The last member of an Indian tribe has died, taking her native language with her.
Boa Sr, of the Andaman Islands, India, passed away at the age of 85 last month. Until her death she was the sole remaining member of an indigenous tribe, and the only speaker of its language, Bo.
Bo had been spoken in the islands for an estimated 65,000 years. By the end of her life, despite having an unforgettable "smile and full-throated laughter," Boa Sr was occasionally "isolated and lonely," having to learn other languages in order to communicate, according to Professor Anvita Abbi, a specialist in Andamanese languages at Jawaharlal Nehru University, New Delhi.
With her small team of linguists, Abbi has spent nine years studying languages of the region as part of a British-funded project called Vanishing Voices of Great Andamanese.
"This is the fate of minority languages all over the world," she told news website DNA (India). "But with proactive effort these languages could have been saved the way some Australian aboriginal tongues were; or Hebrew was. Why didn't we introduce primers for tribal children, introduce non-tribals to the languages?"
Professor Abbi said Bo died out because "there was no sense of pain at losing the language."
The widely reported story has reignited interest in the debate over dying languages.
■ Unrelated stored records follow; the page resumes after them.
==> src/rtl/ps2_decoder.sv <==
// PS/2 keyboard receiver: synchronizes and deglitches ps2Ck/ps2D, frames 11-bit words, strips E0/F0 prefixes.
// Optional stall watchdog is enabled by defining PS2_DECODER_TIMEOUT_EN.
module ps2_decoder #(
  parameter int FILTER  = 8,
  parameter int TIMEOUT = 20000
) (
  input  logic       clock,
  input  logic       reset,
  input  logic       ps2Ck,
  input  logic       ps2D,
  output logic [7:0] code,
  output logic       strobe,
  output logic       pressed,
  output logic       extended,
  output logic       error
);

  localparam int FW = $clog2(FILTER + 1);

  typedef enum logic [1:0] {
    IDLE   = 2'd0,
    DATA   = 2'd1,
    PARITY = 2'd2,
    STOP   = 2'd3
  } state_t;

  // Odd parity holds when the ones-count over data plus parity bit is odd.
  function automatic logic oddOnes(input logic [8:0] v);
    return ^v;
  endfunction

  logic [1:0]    ckSync_r, dSync_r;
  logic [FW-1:0] ckCnt_r, dCnt_r;
  logic          ckFilt_r, dFilt_r, ckPrev_r;
  logic          fallEdge_s;

  state_t        state_r, stateNext_s;
  logic [2:0]    bitCnt_r, bitCntNext_s;
  logic [7:0]    shift_r, shiftNext_s;
  logic          parity_r, parityNext_s;
  logic          extFlag_r, extFlagNext_s, brkFlag_r, brkFlagNext_s;
  logic [7:0]    codeNext_s;
  logic          pressedNext_s, extendedNext_s, strobeNext_s, errorNext_s;
  logic          wdExpire_s;

  // Input synchronizers and glitch filters; idle bus level is high.
  always_ff @(posedge clock or negedge reset) begin
    if (!reset) begin
      ckSync_r <= 2'b11;
      dSync_r  <= 2'b11;
      ckCnt_r  <= FW'(0);
      dCnt_r   <= FW'(0);
      ckFilt_r <= 1'b1;
      dFilt_r  <= 1'b1;
      ckPrev_r <= 1'b1;
    end else begin
      ckSync_r <= {ckSync_r[0], ps2Ck};
      dSync_r  <= {dSync_r[0], ps2D};
      ckPrev_r <= ckFilt_r;
      if (ckSync_r[1] == ckFilt_r) begin
        ckCnt_r <= FW'(0);
      end else if (ckCnt_r == FW'(FILTER - 1)) begin
        ckFilt_r <= ckSync_r[1];
        ckCnt_r  <= FW'(0);
      end else begin
        ckCnt_r <= ckCnt_r + FW'(1);
      end
      if (dSync_r[1] == dFilt_r) begin
        dCnt_r <= FW'(0);
      end else if (dCnt_r == FW'(FILTER - 1)) begin
        dFilt_r <= dSync_r[1];
        dCnt_r  <= FW'(0);
      end else begin
        dCnt_r <= dCnt_r + FW'(1);
      end
    end
  end

  assign fallEdge_s = ckPrev_r & ~ckFilt_r;

`ifdef PS2_DECODER_TIMEOUT_EN
  localparam int WW = $clog2(TIMEOUT + 1);
  logic [WW-1:0] wdCnt_r;

  // Watchdog counts cycles since the last sample edge while a frame is open.
  always_ff @(posedge clock or negedge reset) begin
    if (!reset) begin
      wdCnt_r <= WW'(0);
    end else if ((state_r == IDLE) || fallEdge_s || wdExpire_s) begin
      wdCnt_r <= WW'(0);
    end else begin
      wdCnt_r <= wdCnt_r + WW'(1);
    end
  end

  assign wdExpire_s = (state_r != IDLE) && !fallEdge_s && (wdCnt_r == WW'(TIMEOUT - 1));
`else
  // TIMEOUT only matters when the watchdog is built in.
  if (TIMEOUT < 1) begin : gTimeoutRange
  end
  assign wdExpire_s = 1'b0;
`endif

  // Frame sequencer, prefix tracking and next output values.
  always_comb begin
    stateNext_s    = state_r;
    bitCntNext_s   = bitCnt_r;
    shiftNext_s    = shift_r;
    parityNext_s   = parity_r;
    extFlagNext_s  = extFlag_r;
    brkFlagNext_s  = brkFlag_r;
    codeNext_s     = code;
    pressedNext_s  = pressed;
    extendedNext_s = extended;
    strobeNext_s   = 1'b0;
    errorNext_s    = 1'b0;
    if (wdExpire_s) begin
      stateNext_s   = IDLE;
      extFlagNext_s = 1'b0;
      brkFlagNext_s = 1'b0;
      errorNext_s   = 1'b1;
    end else begin
      case (state_r)
        IDLE: begin
          if (fallEdge_s && !dFilt_r) begin
            stateNext_s  = DATA;
            bitCntNext_s = 3'd0;
          end else begin
            stateNext_s = IDLE;
          end
        end
        DATA: begin
          if (fallEdge_s) begin
            shiftNext_s = {dFilt_r, shift_r[7:1]};
            if (bitCnt_r == 3'd7) begin
              stateNext_s = PARITY;
            end else begin
              bitCntNext_s = bitCnt_r + 3'd1;
            end
          end else begin
            stateNext_s = DATA;
          end
        end
        PARITY: begin
          if (fallEdge_s) begin
            parityNext_s = dFilt_r;
            stateNext_s  = STOP;
          end else begin
            stateNext_s = PARITY;
          end
        end
        STOP: begin
          if (fallEdge_s) begin
            stateNext_s = IDLE;
            if (dFilt_r && oddOnes({parity_r, shift_r})) begin
              if (shift_r == 8'hE0) begin
                extFlagNext_s = 1'b1;
              end else if (shift_r == 8'hF0) begin
                brkFlagNext_s = 1'b1;
              end else begin
                codeNext_s     = shift_r;
                pressedNext_s  = !brkFlag_r;
                extendedNext_s = extFlag_r;
                strobeNext_s   = 1'b1;
                extFlagNext_s  = 1'b0;
                brkFlagNext_s  = 1'b0;
              end
            end else begin
              errorNext_s   = 1'b1;
              extFlagNext_s = 1'b0;
              brkFlagNext_s = 1'b0;
            end
          end else begin
            stateNext_s = STOP;
          end
        end
        default: begin
          stateNext_s = IDLE;
        end
      endcase
    end
  end

  // Sequencer state and registered outputs.
  always_ff @(posedge clock or negedge reset) begin
    if (!reset) begin
      state_r   <= IDLE;
      bitCnt_r  <= 3'd0;
      shift_r   <= 8'h00;
      parity_r  <= 1'b0;
      extFlag_r <= 1'b0;
      brkFlag_r <= 1'b0;
      code      <= 8'h00;
      pressed   <= 1'b0;
      extended  <= 1'b0;
      strobe    <= 1'b0;
      error     <= 1'b0;
    end else begin
      state_r   <= stateNext_s;
      bitCnt_r  <= bitCntNext_s;
      shift_r   <= shiftNext_s;
      parity_r  <= parityNext_s;
      extFlag_r <= extFlagNext_s;
      brkFlag_r <= brkFlagNext_s;
      code      <= codeNext_s;
      pressed   <= pressedNext_s;
      extended  <= extendedNext_s;
      strobe    <= strobeNext_s;
      error     <= errorNext_s;
    end
  end

endmodule

==> config.mk <==
export PLATFORM = sky130hd
export DESIGN_NAME = ps2_decoder
export DESIGN_NICKNAME = d
export VERILOG_FILES = /design/src/rtl/ps2_decoder.sv
export SDC_FILE = /design/constraint.sdc
export NUM_CORES = 1
export LEC_CHECK = 0
export ABC_CLOCK_PERIOD_IN_PS = 2000
export BUFFER_PORTS_ARGS = -buffer_cell sky130_fd_sc_hd__clkbuf_2
export CAP_MARGIN = 25
export CORE_ASPECT_RATIO = 1.25
export CORE_MARGIN = 2
export CORE_UTILIZATION = 40
export CTS_BUF_LIST = sky130_fd_sc_hd__clkbuf_4 sky130_fd_sc_hd__clkbuf_8
export CTS_CLUSTER_SIZE = 24
export DETAILED_ROUTE_END_ITERATION = 7
export PLACE_DENSITY_LB_ADDON = 0.12
export SLEW_MARGIN = 20
export SYNTH_ARGS = -nofsm -noshare
export SYNTH_HDL_FRONTEND = slang
export SYNTH_SLANG_ARGS = --single-unit
==> constraint.sdc <==
create_clock -name clock -period 2 [get_ports clock]
set_input_delay 0.1 -clock clock [delete_from_list [all_inputs] [get_ports clock]]
set_output_delay 0.1 -clock clock [all_outputs]
set_load 0.03 [all_outputs]
# ---- Yosys cells after proc, flatten, opt, wreduce, memory -nomap -nowiden
# Cells that the tools add are included.
dict set report op_classes {
  n_addsub 3
  n_eq_ne 16
  n_mux 28
  bitwise_logic 6
  n_reduce_logical 15
}
# operator count
set op_table {}
lappend op_table {{== test 8 bit (second input constant)} 2}
lappend op_table {{2-to-1 mux 1 bit} 16}
lappend op_table {{2-to-1 mux 4 bit} 4}
lappend op_table {{2-to-1 mux 3 bit} 3}
lappend op_table {{XOR reduction 9 bit} 1}
lappend op_table {{adder 4 x 1 -> 4 bit (second input constant)} 2}
lappend op_table {{== test 4 x 3 -> 1 bit (second input constant)} 2}
lappend op_table {{!= test 2 bit (second input constant)} 4}
lappend op_table {{one-hot mux 2 bit (4 select lines)} 1}
lappend op_table {{AND reduction 2 bit} 4}
lappend op_table {{2-to-1 mux 2 bit} 3}
lappend op_table {{!= test 3 bit (second input constant)} 2}
lappend op_table {{one-hot mux 3 bit (2 select lines)} 1}
lappend op_table {{AND reduction 3 bit} 2}
lappend op_table {{inverter 1 bit} 5}
lappend op_table {{AND reduction 5 bit} 1}
lappend op_table {{== test 2 bit (second input constant)} 2}
lappend op_table {{AND reduction 4 bit} 1}
lappend op_table {{adder 3 x 1 -> 3 bit (second input constant)} 1}
lappend op_table {{== test 3 bit (second input constant)} 1}
lappend op_table {{== test 1 bit} 2}
lappend op_table {{== test 2 x 1 -> 1 bit (second input constant)} 1}
lappend op_table {{logical AND 1 bit} 2}
lappend op_table {{logical NOT 1 bit} 2}
lappend op_table {{3 further kinds} 3}
dict set report word_totals {
  regBits 43
  inputBits 4
  out_inout_bits 12
  word_cells 86
}

# ---- Longest topological paths before layout
# Gate-level depths: netlist (run 1).
dict set report depth {
  word_depth 6
  mapped_depth 7
  ltp_nobuf 6
}

# ---- Worst setup path before layout (run 1)
# OpenSTA, ideal clock, no wires.
dict set report synth_timing {
  path_type {register to register}
  start {reg shift_r[4]}
  end {reg code[1]}
  setup_time_ps 125
  arrival_ps 1884
  required_ps 1875
  slack_ps -9
  stages_incl_launch_ff 8
  path_buffers 1
  period_less_slack_ps 2009
  cell_sequence {dfrtp_1 -> inv_1 -> ha_1 -> xnor3_2 -> xnor2_4 -> nand3_4 -> buf_6 -> mux2_4}
}
dict set report synth_via {
  elab_chain_len 3
  word_cells_on_any_way 7
  cone_classes {2 x eq/ne; 2 x bitwise; 3 x reduce/logical}
}
# item line
set synth_rtl {}
lappend synth_rtl {{start: declaration} 39} ;# logic [7:0] shift_r, shiftNext_s;
lappend synth_rtl {{start signal: assignment} 201} ;# shift_r <= shiftNext_s;
lappend synth_rtl {{== test 8 bit (tied with other cells)} 158} ;# end else if (shift_r == 8'hF0) begin
lappend synth_rtl {{inverter 1 bit (no line) / logical AND 1 bit (equally long branches)} -}
lappend synth_rtl {{AND reduction 5 bit (no line) (*)} -}
lappend synth_rtl {{end signal: assignment} 205} ;# code <= codeNext_s;
lappend synth_rtl {{end: declaration} 11} ;# output logic [7:0] code,
# Every way passes the cells marked *; elsewhere a longest branch is shown, timed or not.
# A chain may end at the register's enable or synchronous reset.

# ---- Final worst setup path (run 1)
dict set report layout_timing {
  start {reg shift_r[7]}
  end {reg extended}
}
dict set report layout_via {
  elab_chain_len 3
  word_cells_on_any_way 7
  cone_classes {2 x eq/ne; 2 x bitwise; 3 x reduce/logical}
}
# item line
set layout_rtl {}
lappend layout_rtl {{== test 8 bit (tied with other cells)} 158}
lappend layout_rtl {{inverter 1 bit (no line) / logical AND 1 bit (equally long branches)} -}
lappend layout_rtl {{AND reduction 5 bit (no line) (*)} -}
lappend layout_rtl {{end signal: assignment} 207} ;# extended <= extendedNext_s;
lappend layout_rtl {{end: declaration} 14} ;# output logic extended,
# Marks and branches as above.

==> results of run 1 <==
-- placed cells by master, fill, tap and decap left out, types with 2 or more instances in the layout --
master,instances
dlygate4sd3_1,3
clkbuf_2,15
nand2_1,9
clkbuf_8,6
buf_4,10
nor2_1,10
inv_1,7
nand4b_1,2
xnor2_4,2
xnor2_1,4
nor3_1,5
a21oi_1,3
dfrtp_1,36
nor2b_1,3
nand3_4,2
nand3_1,3
dfstp_2,7
a22o_1,2
mux2_2,7
ha_1,9
a41oi_1,2
mux2_4,9
nand2b_1,2
o21ai_0,8
-- timing repair --
action,CTS,global route
gates cloned,1,0
resized for setup,2,3
pin swaps,0,1
setup buffers,0,2
hold buffers,3,0
endpoints found under the hold margin,23,0
setup endpoints to repair,10,11
-- per-layer routing --
metal / global-route usage, % / up-vias / routed length, µm
met4: 8.571 / 0 / 59
li1: - / 571 / -
met2: 23.23 / 22 / 1567
met5: 0 / - / 0
met1: 16.24 / 556 / 1364
met3: 2.877 / 5 / 102
-- worst min path at each step --
stage,end,cells after the start,start
CTS,code[1]$_DFFE_PN0P_,2,reset
global placement,extended$_DFFE_PN0P_,1,reset
global route,dSync_r[1]$_DFF_PN1_,0,dSync_r[0]$_DFF_PN1_
floorplan,bitCnt_r[0]$_DFFE_PN0P_,0,reset
finish,code[1]$_DFFE_PN0P_,2,reset
detailed placement,extended$_DFFE_PN0P_,1,reset
-- power by group --
| part | internal, W | switching, W |
|---|---|---|
| registers | 0.00101 | 0.000132 |
| logic | 0.000248 | 0.000212 |
| clock network | 0.000404 | 0.000277 |
-- cell type report --
class                   instances  area [µm²]  area share (%)
clock buffers                   6       82.58           3.564
clock inverters                 2       35.03           1.512
inverters                       8       30.03           1.296
multi-input cells              93       809.5           34.94
flip-flops and latches         43        1085           46.81
well taps                      60       75.07           3.240
repair buffers                 29       200.2           8.639
-- flip-flops by register name, summed over array words and instances, names as in the netlist, 2 cells and up --
name      flops
code          8
bitCnt_r      3
ckCnt_r       4
dSync_r       2
ckSync_r      2
shift_r       8
dCnt_r        4
state_r       2
-- cells by family (layout without fill, tap and decap cells) --
group                      after synthesis  count (layout)  share of synthesized area, %
xor gates and xnor gates                 7               7                         5.932
adders and majority gates                9               9                         5.867
and+or+nand+nor                         40              41                         11.02
DFF                                     43              43                         56.52
muxes                                   18              18                         12.26
AOI/OAI and AO/OA                       18              18                         5.607
buffers and inverters                   12              45                         2.803
-- worst max-delay path: stages, from the launching register on --
cell,delay (ps)
dfrtp_1,390
ha_1,280
xnor3_2,460
xnor2_4,240
nand3_4,180
mux2_4,340
-- metrics by stage --
stage          total power, W  area, µm²  worst slack [ps]  TNS [ps]  std cells
2_1_floorplan        0.001455       1923            -5.726    -51.53        147
5_1_grt              0.002438       2317            -66.31    -383.2        241
6_report             0.002283       2317             4.585         0        241
3_3_place_gp         0.001576       2126            -8.133    -8.133        227
3_5_place_dp         0.001605       2126            -34.59    -220.2        227
4_1_cts              0.002325       2295            -34.22    -174.5        239
==> results.sh, run 1 <==
export IMPL_slew_violations=0
export IMPL_min_period_over_period_pct=99.77
export IMPL_grt_antenna_before_repair=0
export IMPL_yosys_top_cells_area="dfrtp_1 47%, dfstp_2 9.6%, mux2_4 7.0%"
export IMPL_vias_per_cell=4.788
export IMPL_wl_per_cell_um=12.84
export IMPL_r2r_end="extended$_DFFE_PN0P_"
export IMPL_hold_path_class="primary input to async pin"
export IMPL_die_y_um=81.45
export IMPL_clkTransAtPathRegs_ps=80
export IMPL_power_density_mw_per_mm2=985.4
export IMPL_track_usage_pct=13.86
export IMPL_synthTopCellsByCount="36 x dfrtp_1, 10 x nor2_1"
export IMPL_grt_pass1_wl_um=5533
export IMPL_cap_violations=0
export IMPL_grt_pass1_vias=1225
export IMPL_globalplace_congestion=0.7378
export IMPL_clkLatencyLatePin_ps=290
export IMPL_post_route_min_period_ps=1995
export IMPL_status="finished, final reports clean"
export IMPL_path_class="flip-flop to flip-flop"
export IMPL_yosysUniqueCellTypes=32
export IMPL_wirelength_um=3094
export IMPL_rr_worst_depth=5
export IMPL_numCtsBuffers=5
export IMPL_hpwlAfterDp_um=2230
export IMPL_synth_fp_nets=160
export IMPL_worstSetupEndpointType="flip-flop"
export IMPL_cp_arrival_ps=2170
export IMPL_leakage_nw=1.144
export IMPL_synth_seq_cells=43
export IMPL_hold_slack_ps=329.4
export IMPL_yosysWarnings=0
export IMPL_ios=16
export IMPL_relSlewSlack_pct=61.64
export IMPL_fp_dieW_um=65.96
export IMPL_finalNetCount=193
export IMPL_ys_flop_type="dfrtp_1"
export IMPL_via_count=1154
export IMPL_synth_edf_count=0
export IMPL_synth_async_sr_flop_share_pct=100.0
export IMPL_startpoint_type="flip-flop"
export IMPL_cts_root_buf="clkbuf_8"
export IMPL_cts_sinks=43
export IMPL_grt_remaining_overflow=0
export IMPL_yosysMostFrequentCell="dfrtp_1"
export IMPL_reg2reg_from="shift_r[7]$_DFFE_PN0P_"
export IMPL_ant_nets=0
export IMPL_avgSynthCellArea_um2=13.06
export IMPL_grt_max_degree=23
export IMPL_drive_gt1_share_pct=35.91
export IMPL_finClkSkew_ps=7.070
export IMPL_netlist_area_mm2=0.001919
export IMPL_fillers=438
export IMPL_rsz0062_at_grt="true"
export IMPL_worst_path_max_fanout=6
export IMPL_worst_pin_slew_ps=575.3
export IMPL_drc=0
export IMPL_antenna_diode_count=0
export IMPL_synthCells=147
export IMPL_final_hold_viol_count=0
export IMPL_fmax_mhz=501.1
export IMPL_setup_viol=0
export IMPL_htree_levels=2
export IMPL_clock_path_buffers=2
export IMPL_crit_end="extended$_DFFE_PN0P_"
export IMPL_area_growth_synth_to_final_pct=20.73
export IMPL_startpoint="shift_r[7]$_DFFE_PN0P_"
export IMPL_drtPass1Iterations=4
export IMPL_ir_drop_mv=0.5766
export IMPL_crit_required_ps=2170
export IMPL_ys_seq_area_share_pct=56.52
export IMPL_yosysTopAreaCell="dfrtp_1"
export IMPL_synth_top_cell_area_share_pct=46.94
export IMPL_cts_tree="yes"
export IMPL_final_util_pct=49.36
export IMPL_fp_coreArea_mm2=0.004695
export IMPL_std_cell_rows=28
export IMPL_rrSetupSlack_ps=5
export IMPL_start_util_pct=40.88
export IMPL_die_area_mm2=0.005372
export IMPL_drt_iter0_markers=37
export IMPL_io_buffers=15
No activity file was read; power rests on OpenSTA's default activity.
==> run 2: changes to the inputs <==
--- a/config.mk
+++ b/config.mk
@@ -5,6 +5,7 @@
 export SDC_FILE = /design/constraint.sdc
 export NUM_CORES = 1
 export LEC_CHECK = 0
+export ABC_AREA = 1
 export ABC_CLOCK_PERIOD_IN_PS = 2000
 export BUFFER_PORTS_ARGS = -buffer_cell sky130_fd_sc_hd__clkbuf_2
 export CAP_MARGIN = 25
==> results.sh, run 2 <==
export IMPL_r2r_end="code[1]$_DFFE_PN0P_"
export IMPL_leakage_nw=1.075
export IMPL_yosysMostFrequentCell="dfrtp_1"
export IMPL_antenna_diode_count=0
export IMPL_rsz0062_at_grt="false"
export IMPL_hold_end="dSync_r[1]$_DFF_PN1_"
export IMPL_cp_slowest_cell="dfrtp_1"
export IMPL_yosysTopAreaCell="dfrtp_1"
export IMPL_wl_per_cell_um=11.17
export IMPL_fp_dieW_um=65.80
export IMPL_clkTransAtPathRegs_ps=80
export IMPL_clock_path_buffers=2
export IMPL_cp_slowest_stage_delay_ps=390
export IMPL_setup_viol=0
export IMPL_hpwlAfterDp_um=2214
export IMPL_min_period_over_period_pct=90.34
export IMPL_setup_tns_ps=0
export IMPL_dp_cells=260
export IMPL_post_route_min_period_ps=1807
export IMPL_slew_violations=0
export IMPL_yosys_top_cells_area="dfrtp_1 47%, dfstp_2 9.6%, nand2_1 6.7%"
export IMPL_synth_seq_cells=43
export IMPL_globalplace_congestion=0.7757
export IMPL_wirelength_um=3027
export IMPL_pre_cts_ws_ps=194.1
export IMPL_power_w=0.002089
export IMPL_finalNetCount=223
export IMPL_synth_edf_count=0
export IMPL_grt_pass1_wl_um=5457
export IMPL_grt_antenna_before_repair=0
export IMPL_yosysWarnings=0
export IMPL_drtPass1Iterations=4
export IMPL_area_growth_synth_to_final_pct=14.68
export IMPL_top_regs="code x8, shift_r x8"
export IMPL_fin_cells=271
export IMPL_die_area_mm2=0.005346
export IMPL_synth_top_cell_area_share_pct=47.18
export IMPL_worst_pin_slew_ps=520.9
export IMPL_post_cts_buffers=0
export IMPL_rrSetupSlack_ps=190
export IMPL_layout_common_cells="36 x dfrtp_1, 34 x nand2_1, 24 x inv_1"
export IMPL_grt_remaining_overflow=0
export IMPL_cts_resized=0
export IMPL_synthCells=185
export IMPL_synth_fp_nets=198
export IMPL_netlist_area_mm2=0.001909
export IMPL_cp_arrival_ps=1990
export IMPL_cts_tree="yes"
export IMPL_finClkSkew_ps=11.21
export IMPL_ios=16
export IMPL_cap_violations=0
export IMPL_fmax_mhz=553.5
export IMPL_clkLatencyLatePin_ps=300
export IMPL_rr_worst_depth=13
export IMPL_hold_slack_ps=359.3
export IMPL_startpoint_type="flip-flop"
export IMPL_vias_per_cell=4.672
export IMPL_worstHoldStart="dSync_r[0]$_DFF_PN1_"
export IMPL_crit_buf_inv=3
export IMPL_crit_chain="inv_1 > ha_1 > inv_1 > nand2_2 > nand2_1 > nand2_2 > nand3_2 > nand2_1 > nor2_2 > nand3_2 > buf_12 > nand2_1 > o21ai_2"
export IMPL_final_setup_worst_slack_ps=193.2
export IMPL_ir_drop_mv=0.6077
export IMPL_track_usage_pct=13.43
export IMPL_reg2reg_from="shift_r[2]$_DFFE_PN0P_"
export IMPL_drive_gt1_share_pct=27.49
export IMPL_status="finished, final reports clean"
export IMPL_synthTopCellsByCount="36 x dfrtp_1, 34 x nand2_1, 24 x inv_1"
export IMPL_htree_levels=2
export IMPL_std_cell_rows=28
export IMPL_final_hold_viol_count=0
export IMPL_ys_flop_type="dfrtp_1"
export IMPL_die_y_um=81.25
export IMPL_relSlewSlack_pct=65.27
export IMPL_crit_required_ps=2180
export IMPL_start_util_pct=40.98
export IMPL_crit_top_cell="nand2_1"
export IMPL_cpLargestDelayFamily="simple AND/OR/NAND/NOR gates"
export IMPL_cts_root_buf="clkbuf_8"
export IMPL_power_density_mw_per_mm2=953.9
export IMPL_via_count=1266
export IMPL_grt_pass1_vias=1339
export IMPL_holdPathStages=0
export IMPL_grt_max_degree=44
export IMPL_io_buffers=15
export IMPL_worstSetupEndpointType="flip-flop"
export IMPL_ys_seq_area_share_pct=56.82
export IMPL_hold_buffers=3
export IMPL_drc=0
export IMPL_drt_iter0_markers=66
export IMPL_numCtsBuffers=5
export IMPL_synth_async_sr_flop_share_pct=100.0
export IMPL_avgSynthCellArea_um2=10.32
export IMPL_path_class="flip-flop to flip-flop"
export IMPL_yosysUniqueCellTypes=25
export IMPL_fp_coreArea_mm2=0.004659
export IMPL_layout_commonest_cell="dfrtp_1"
export IMPL_cts_sinks=43
export IMPL_worst_path_max_fanout=20
export IMPL_hold_path_class="flip-flop to flip-flop"
export IMPL_ant_nets=0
Half of the world's 6,000 spoken languages are endangered, and opinion is divided over how – and whether – they should be preserved.
Survival International, an activist movement for tribal peoples, is dedicated to promoting the relevance of tribal cultures to contemporary life.
Director Stephen Corry said, "Boa's loss is a bleak reminder that we must not allow this to happen to the other tribes of the Andaman Islands."